Damit wird klar, dass die Datenschutzgrundverordnung auf personenbezogene Daten Verstorbener nicht anwendbar ist.
Der grundlegende Schutzmechanismus des Verarbeitungsverbotes personenbezogene Daten entfällt mit dem Tod und die datenschutzrechtlichen Betroffenenrechte, als höchstpersönlichen Rechte des Betroffenen, gehen nicht auf dessen Erben über.
War’s das? Also kein Schutz personenbezogener Daten Verstorbener?
Natürlich nicht! Denn das postmortale Persönlichkeitsrecht gründet, wie bereits angeklungen, auf dem Schutz der Würde und Ehre des Menschen – und diese reichen über den Tod hinaus.
Und auch der Blick auf Satz 2 des eben erwähnten Erwägungsgrundes 27 der EU-DSGVO stellt klar: „Die Mitgliedstaaten können Vorschriften für die Verarbeitung der personenbezogenen Daten Verstorbener vorsehen“.

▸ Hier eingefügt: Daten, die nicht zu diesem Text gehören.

`src/rtl/avalon_st_framer_pkg.sv`:
```
// Shared types and framing arithmetic for the Avalon-ST transmit framer.
package avalon_st_framer_pkg;

  typedef enum logic {
    IDLE = 1'b0,
    SEND = 1'b1
  } framer_state_t;

  typedef struct packed {
    logic [31:0] words;
    logic [31:0] empty;
  } framing_t;

  function automatic int empty_width(input int w);
    return (w > 1) ? $clog2(w) : 1;
  endfunction

  // Word count rounds the byte length up; empty is the unused tail of the last word.
  function automatic framing_t calc_framing(input int unsigned len, input int unsigned w);
    framing_t fr;
    fr.words = (len + w - 1) / w;
    fr.empty = fr.words * w - len;
    return fr;
  endfunction

endpackage

```
`src/rtl/avalon_st_if.sv`:
```
// Avalon-ST streaming bundle; the master drives everything except rdy.
interface avalon_st_if #(
  parameter int DATA_WIDTH_IN_BYTES = 16
);
  localparam int EMPTY_WIDTH = (DATA_WIDTH_IN_BYTES > 1) ? $clog2(DATA_WIDTH_IN_BYTES) : 1;

  logic                             valid;
  logic                             rdy;
  logic                             sop;
  logic                             eop;
  logic [8*DATA_WIDTH_IN_BYTES-1:0] data;
  logic [EMPTY_WIDTH-1:0]           empty;

  modport master (output valid, sop, eop, data, empty, input rdy);
  modport slave  (input valid, sop, eop, data, empty, output rdy);

endinterface

```
`src/rtl/avalon_st_byte_mask.sv`:
```
// Combinational zero-pad of the final word; used with AVALON_ST_FRAMER_ZERO_PAD_EN.
module avalon_st_byte_mask
  import avalon_st_framer_pkg::*;
#(
  parameter int DATA_WIDTH_IN_BYTES = 16
) (
  input  logic [8*DATA_WIDTH_IN_BYTES-1:0]             data_i,
  input  logic [empty_width(DATA_WIDTH_IN_BYTES)-1:0]  empty_i,
  output logic [8*DATA_WIDTH_IN_BYTES-1:0]             data_o
);

  // Byte 0 sits at the MSB, so the unused tail bytes are the least significant ones.
  always_comb begin
    data_o = data_i;
    for (int k = 0; k < DATA_WIDTH_IN_BYTES; k++) begin
      if (k < int'(empty_i)) begin
        data_o[8*k +: 8] = 8'h00;
      end
    end
  end

endmodule

```
`src/rtl/avalon_st_framer.sv`:
```
// Frames an unframed word stream into Avalon-ST packets from byte-length descriptors.
// Define AVALON_ST_FRAMER_ZERO_PAD_EN to zero the unused bytes of each eop word.
module avalon_st_framer
  import avalon_st_framer_pkg::*;
#(
  parameter int DATA_WIDTH_IN_BYTES = 16,
  parameter int LEN_WIDTH           = 16
) (
  input  logic                             clk,
  input  logic                             rst,
  input  logic                             len_valid,
  input  logic [LEN_WIDTH-1:0]             len_bytes,
  output logic                             len_rdy,
  input  logic                             raw_valid,
  input  logic [8*DATA_WIDTH_IN_BYTES-1:0] raw_data,
  output logic                             raw_rdy,
  avalon_st_if.master                      framed_msg,
  output logic                             len_err
);

  localparam int W  = DATA_WIDTH_IN_BYTES;
  localparam int EW = empty_width(DATA_WIDTH_IN_BYTES);

  framer_state_t        state_q, state_d;
  logic [LEN_WIDTH-1:0] words_left_q, words_left_d;
  logic [EW-1:0]        last_empty_q, last_empty_d;
  logic                 first_q, first_d;
  logic                 len_err_q, len_err_d;

  framing_t             len_fr;
  logic                 is_last;
  logic                 out_valid;
  logic                 out_sop;
  logic                 out_eop;
  logic [EW-1:0]        out_empty;
  logic [8*W-1:0]       out_data;

  assign len_fr  = calc_framing(32'(len_bytes), W);
  assign is_last = (words_left_q == LEN_WIDTH'(1));

  always_ff @(posedge clk or negedge rst) begin
    if (!rst) begin
      state_q      <= IDLE;
      words_left_q <= '0;
      last_empty_q <= '0;
      first_q      <= 1'b0;
      len_err_q    <= 1'b0;
    end else begin
      state_q      <= state_d;
      words_left_q <= words_left_d;
      last_empty_q <= last_empty_d;
      first_q      <= first_d;
      len_err_q    <= len_err_d;
    end
  end

  always_comb begin
    state_d      = state_q;
    words_left_d = words_left_q;
    last_empty_d = last_empty_q;
    first_d      = first_q;
    len_err_d    = 1'b0;
    len_rdy      = 1'b0;
    raw_rdy      = 1'b0;
    out_valid    = 1'b0;
    out_sop      = 1'b0;
    out_eop      = 1'b0;
    out_empty    = '0;

    case (state_q)
      IDLE: begin
        len_rdy = 1'b1;
        if (len_valid) begin
          if (len_bytes == '0) begin
            len_err_d = 1'b1;
          end else begin
            words_left_d = LEN_WIDTH'(len_fr.words);
            last_empty_d = EW'(len_fr.empty);
            first_d      = 1'b1;
            state_d      = SEND;
          end
        end
      end
      SEND: begin
        // Raw side is a pass-through; only the framing fields come from registers.
        out_valid = raw_valid;
        raw_rdy   = framed_msg.rdy;
        out_sop   = raw_valid & first_q;
        out_eop   = raw_valid & is_last;
        out_empty = out_eop ? last_empty_q : '0;
        if (raw_valid && framed_msg.rdy) begin
          first_d      = 1'b0;
          words_left_d = words_left_q - LEN_WIDTH'(1);
          if (is_last) begin
            state_d = IDLE;
          end
        end
      end
      default: state_d = IDLE;
    endcase
  end

`ifdef AVALON_ST_FRAMER_ZERO_PAD_EN
  avalon_st_byte_mask #(
    .DATA_WIDTH_IN_BYTES(W)
  ) u_byte_mask (
    .data_i (raw_data),
    .empty_i(out_empty),
    .data_o (out_data)
  );
`else
  assign out_data = raw_data;
`endif

  assign framed_msg.valid = out_valid;
  assign framed_msg.sop   = out_sop;
  assign framed_msg.eop   = out_eop;
  assign framed_msg.empty = out_empty;
  assign framed_msg.data  = out_data;
  assign len_err          = len_err_q;

endmodule

```
`src/flat_wrapper.sv`:
```
// flat-port wrapper written by rule: the top's interface ports become plain ports
module avalon_st_framer_flat import avalon_st_framer_pkg::*;
#(
  parameter int DATA_WIDTH_IN_BYTES = 16,
  parameter int LEN_WIDTH           = 16
)
  (clk, rst, len_valid, len_bytes, len_rdy, raw_valid, raw_data, raw_rdy, len_err, framed_msg_valid, framed_msg_sop, framed_msg_eop, framed_msg_data, framed_msg_empty, framed_msg_rdy);
  avalon_st_if #(.DATA_WIDTH_IN_BYTES(DATA_WIDTH_IN_BYTES)) framed_msg_i ();
  input  logic clk;
  input  logic rst;
  input  logic len_valid;
  input  logic [LEN_WIDTH-1:0] len_bytes;
  output logic len_rdy;
  input  logic raw_valid;
  input  logic [8*DATA_WIDTH_IN_BYTES-1:0] raw_data;
  output logic raw_rdy;
  output logic len_err;
  output wire logic [$bits(framed_msg_i.valid)-1:0] framed_msg_valid;
  output wire logic [$bits(framed_msg_i.sop)-1:0] framed_msg_sop;
  output wire logic [$bits(framed_msg_i.eop)-1:0] framed_msg_eop;
  output wire logic [$bits(framed_msg_i.data)-1:0] framed_msg_data;
  output wire logic [$bits(framed_msg_i.empty)-1:0] framed_msg_empty;
  input wire logic [$bits(framed_msg_i.rdy)-1:0] framed_msg_rdy;
  assign framed_msg_valid = framed_msg_i.valid;
  assign framed_msg_sop = framed_msg_i.sop;
  assign framed_msg_eop = framed_msg_i.eop;
  assign framed_msg_data = framed_msg_i.data;
  assign framed_msg_empty = framed_msg_i.empty;
  assign framed_msg_i.rdy = framed_msg_rdy;
  avalon_st_framer #(.DATA_WIDTH_IN_BYTES(DATA_WIDTH_IN_BYTES), .LEN_WIDTH(LEN_WIDTH)) u_core (.clk(clk), .rst(rst), .len_valid(len_valid), .len_bytes(len_bytes), .len_rdy(len_rdy), .raw_valid(raw_valid), .raw_data(raw_data), .raw_rdy(raw_rdy), .framed_msg(framed_msg_i), .len_err(len_err));
endmodule
```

Das macht wieder Hoffnung!
Denn auch wenn der deutsche Gesetzgeber von dieser Öffnungsklausel bislang keinen Gebrauch gemacht hat, wirkt der Schutz der Person über deren Lebenszeit hinaus.
Der Nichtanwendbarkeit der DSGVO und damit der Nichtanwendbarkeit des unmittelbaren Datenschutzrechtes steht in Deutschland der Schutz des postmortalen Persönlichkeitsrechts gegenüber. Soweit der Achtungsanspruch eines Verstorbenen, der dem Menschen aus Sicht des Bundesgerichtshof (BGH) bereits kraft seines Menschseins zukommt, reicht, soweit schützt dieser auch vor Beeinträchtigungen durch die Verarbeitung personenbezogener Daten.

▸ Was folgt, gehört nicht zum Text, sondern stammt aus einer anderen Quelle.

$ cat src/rtl/pipeline.sv
// Three-stage elastic datapath: data_out = ((data_in + 1) << 1) mod 2^DATA_WIDTH.
// Latency: a word accepted at edge E0 reaches S2 at E1 and appears with DOR=1 after E2.
// Backpressure: stalled stages hold their contents; the input is refused while S1 cannot load.
module pipeline #(
  parameter int DATA_WIDTH = 8
) (
  input  logic                  clk,
  input  logic                  reset,
  input  logic                  DIR,
  input  logic                  ack_to_pipeline,
  input  logic [DATA_WIDTH-1:0] data_in,
  output logic                  DOR,
  output logic                  ack_from_pipeline,
  output logic [DATA_WIDTH-1:0] data_out
);

  localparam logic [DATA_WIDTH-1:0] ONE = DATA_WIDTH'(1);

  logic                  s1_vld;
  logic                  s2_vld;
  logic [DATA_WIDTH-1:0] s1_dat;
  logic [DATA_WIDTH-1:0] s2_dat;
  logic                  armed;
  logic                  s3_load;
  logic                  s2_load;
  logic                  s1_can_load;
  logic                  accept;

  // Load chain, resolved from the output backwards so that a stage being emptied can refill on the same edge.
  always_comb begin
    s3_load     = s2_vld && (!DOR || ack_to_pipeline);
    s2_load     = s1_vld && (!s2_vld || s3_load);
    s1_can_load = !s1_vld || s2_load;
    accept      = DIR && armed && s1_can_load;
  end

  // Input handshake: a single acceptance per DIR assertion, re-armed whenever DIR is seen low.
  always_ff @(posedge clk or negedge reset) begin
    if (!reset) begin
      armed             <= 1'b1;
      ack_from_pipeline <= 1'b0;
    end else begin
      ack_from_pipeline <= accept;
      if (accept) begin
        armed <= 1'b0;
      end else if (!DIR) begin
        armed <= 1'b1;
      end
    end
  end

  // Stage 1: capture the incremented input word.
  always_ff @(posedge clk or negedge reset) begin
    if (!reset) begin
      s1_vld <= 1'b0;
      s1_dat <= '0;
    end else begin
      if (accept) begin
        s1_vld <= 1'b1;
        s1_dat <= data_in + ONE;
      end else if (s2_load) begin
        s1_vld <= 1'b0;
      end
    end
  end

  // Stage 2: doubled value of stage 1, held while stage 3 is blocked.
  always_ff @(posedge clk or negedge reset) begin
    if (!reset) begin
      s2_vld <= 1'b0;
      s2_dat <= '0;
    end else begin
      if (s2_load) begin
        s2_vld <= 1'b1;
        s2_dat <= {s1_dat[DATA_WIDTH-2:0], 1'b0};
      end else if (s3_load) begin
        s2_vld <= 1'b0;
      end
    end
  end

  // Stage 3: output register; data_out never changes while an unconsumed word is presented.
  always_ff @(posedge clk or negedge reset) begin
    if (!reset) begin
      DOR      <= 1'b0;
      data_out <= '0;
    end else begin
      if (s3_load) begin
        DOR      <= 1'b1;
        data_out <= s2_dat;
      end else if (DOR && ack_to_pipeline) begin
        DOR <= 1'b0;
      end
    end
  end

endmodule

Zwar bleibt es wegen der Nichtanwendbarkeit der DSGVO dabei, dass die Betroffenenrechte der verstorbenen Person nicht auf dessen Erben übergehen und auch das grundsätzliche Verarbeitungsverbot des Datenschutzrechts schützt die personenbezogenen Daten Verstorbener nicht mehr. Doch der postmortale Persönlichkeitsschutz schützt Verstorbene vor Verunglimpfung des Andenkens, § 22 S. 3 KunstUrhG lässt eine Veröffentlichung von Fotografien bis 10 Jahre nach dem Tod des Verstorbenen nur mit Einwilligung dessen Angehörigen zu und auch der Übergang der Rechte und Pflichten an Social Media Accounts als Digitaler Nachlass an die Erben des Verstorbenen ist seit dem Urteil des Bundesgerichtshofes aus 2018 geklärt (Urteil vom 12.07.2018 – III ZR 183/17).

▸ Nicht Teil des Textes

==> src/rtl/check_node_ms.sv <==
`default_nettype none
// ============================================================================
// check_node_ms : serial min-sum LDPC check node (min1/min2/idx/parity scan)
// Rev 1.0
// ============================================================================
module check_node_ms #(
    parameter int weight = 6,
    parameter int length = 15,
    parameter int OFFSET = 0
) (
    input  logic                     clk,
    input  logic                     rst,
    input  logic [weight*length-1:0] variable_value_input,
    input  logic [weight-1:0]        variable_enable_input,
    output logic [weight*length-1:0] check_value_output,
    output logic [weight-1:0]        check_enable_output,
    output logic                     syndrome,
    output logic                     busy
);

    localparam int            MW      = length - 1;
    localparam int            CW      = (weight > 1) ? $clog2(weight) : 1;
    localparam logic [MW-1:0] MAG_MAX = {MW{1'b1}};
    localparam logic [MW-1:0] OFF     = MW'(OFFSET);
    localparam logic [CW-1:0] LAST    = CW'(weight - 1);

    typedef enum logic [1:0] {
        IDLE   = 2'd0,
        SCAN   = 2'd1,
        OUTPUT = 2'd2,
        HOLD   = 2'd3
    } state_t;

    state_t            state;
    logic [length-1:0] msg [weight];
    logic [MW-1:0]     min1;
    logic [MW-1:0]     min2;
    logic [CW-1:0]     idx;
    logic [CW-1:0]     cnt;
    logic              parity;

    logic [length-1:0]        cur;
    logic [length-1:0]        cur_abs;
    logic [MW-1:0]            cur_mag;
    logic [weight*length-1:0] out_next;

    // The most negative code has no positive twin; it saturates to MAG_MAX.
    always_comb begin
        cur     = msg[cnt];
        cur_abs = cur[length-1] ? -cur : cur;
        cur_mag = cur_abs[length-1] ? MAG_MAX : cur_abs[MW-1:0];
    end

    generate
        for (genvar i = 0; i < weight; i++) begin : g_out
            logic [MW-1:0]     m;
            logic [MW-1:0]     m_off;
            logic [length-1:0] pos;
            logic [length-1:0] val;
            always_comb begin
                m     = (idx == CW'(i)) ? min2 : min1;
                m_off = (m > OFF) ? (m - OFF) : '0;
                pos   = {1'b0, m_off};
                val   = (parity ^ msg[i][length-1]) ? -pos : pos;
            end
            assign out_next[i*length +: length] = val;
        end
    endgenerate

    assign busy = (state != IDLE);

    always_ff @(posedge clk or negedge rst) begin
        if (!rst) begin
            state               <= IDLE;
            min1                <= '0;
            min2                <= '0;
            idx                 <= '0;
            cnt                 <= '0;
            parity              <= 1'b0;
            check_value_output  <= '0;
            check_enable_output <= '0;
            syndrome            <= 1'b0;
            for (int i = 0; i < weight; i++) begin
                msg[i] <= '0;
            end
        end else begin
            case (state)
                IDLE: begin
                    if (&variable_enable_input) begin
                        for (int i = 0; i < weight; i++) begin
                            msg[i] <= variable_value_input[i*length +: length];
                        end
                        min1   <= MAG_MAX;
                        min2   <= MAG_MAX;
                        idx    <= '0;
                        cnt    <= '0;
                        parity <= 1'b0;
                        state  <= SCAN;
                    end
                end
                SCAN: begin
                    // Strict compares: the earliest of equal magnitudes keeps min1.
                    if (cur_mag < min1) begin
                        min2 <= min1;
                        min1 <= cur_mag;
                        idx  <= cnt;
                    end else if (cur_mag < min2) begin
                        min2 <= cur_mag;
                    end
                    parity <= parity ^ cur[length-1];
                    cnt    <= cnt + CW'(1);
                    if (cnt == LAST) begin
                        state <= OUTPUT;
                    end
                end
                OUTPUT: begin
                    check_value_output  <= out_next;
                    syndrome            <= parity;
                    check_enable_output <= '1;
                    state               <= HOLD;
                end
                HOLD: begin
                    if (variable_enable_input == '0) begin
                        check_enable_output <= '0;
                        state               <= IDLE;
                    end
                end
                default: state <= IDLE;
            endcase
        end
    end

endmodule
`default_nettype wire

Nachlass regeln oder einfach auf die Erben verlassen?
Und wem diese Überlegungen nun doch zu komplex sind, wer sich nicht auf die Nachlassregelung durch seine Erben verlassen will oder möglicherweise sehr konkrete Vorstellungen vom Umgang mit seinem Digitalen Nachlass hat – der kann zu Lebzeiten selber aktiv werden!
Regeln Sie Ihren digitalen Nachlass und ihr digitales Erbe! Denn auch hier gilt – der Tod ist mit viel Unsicherheit verbunden, der Nachlass muss es nicht sein.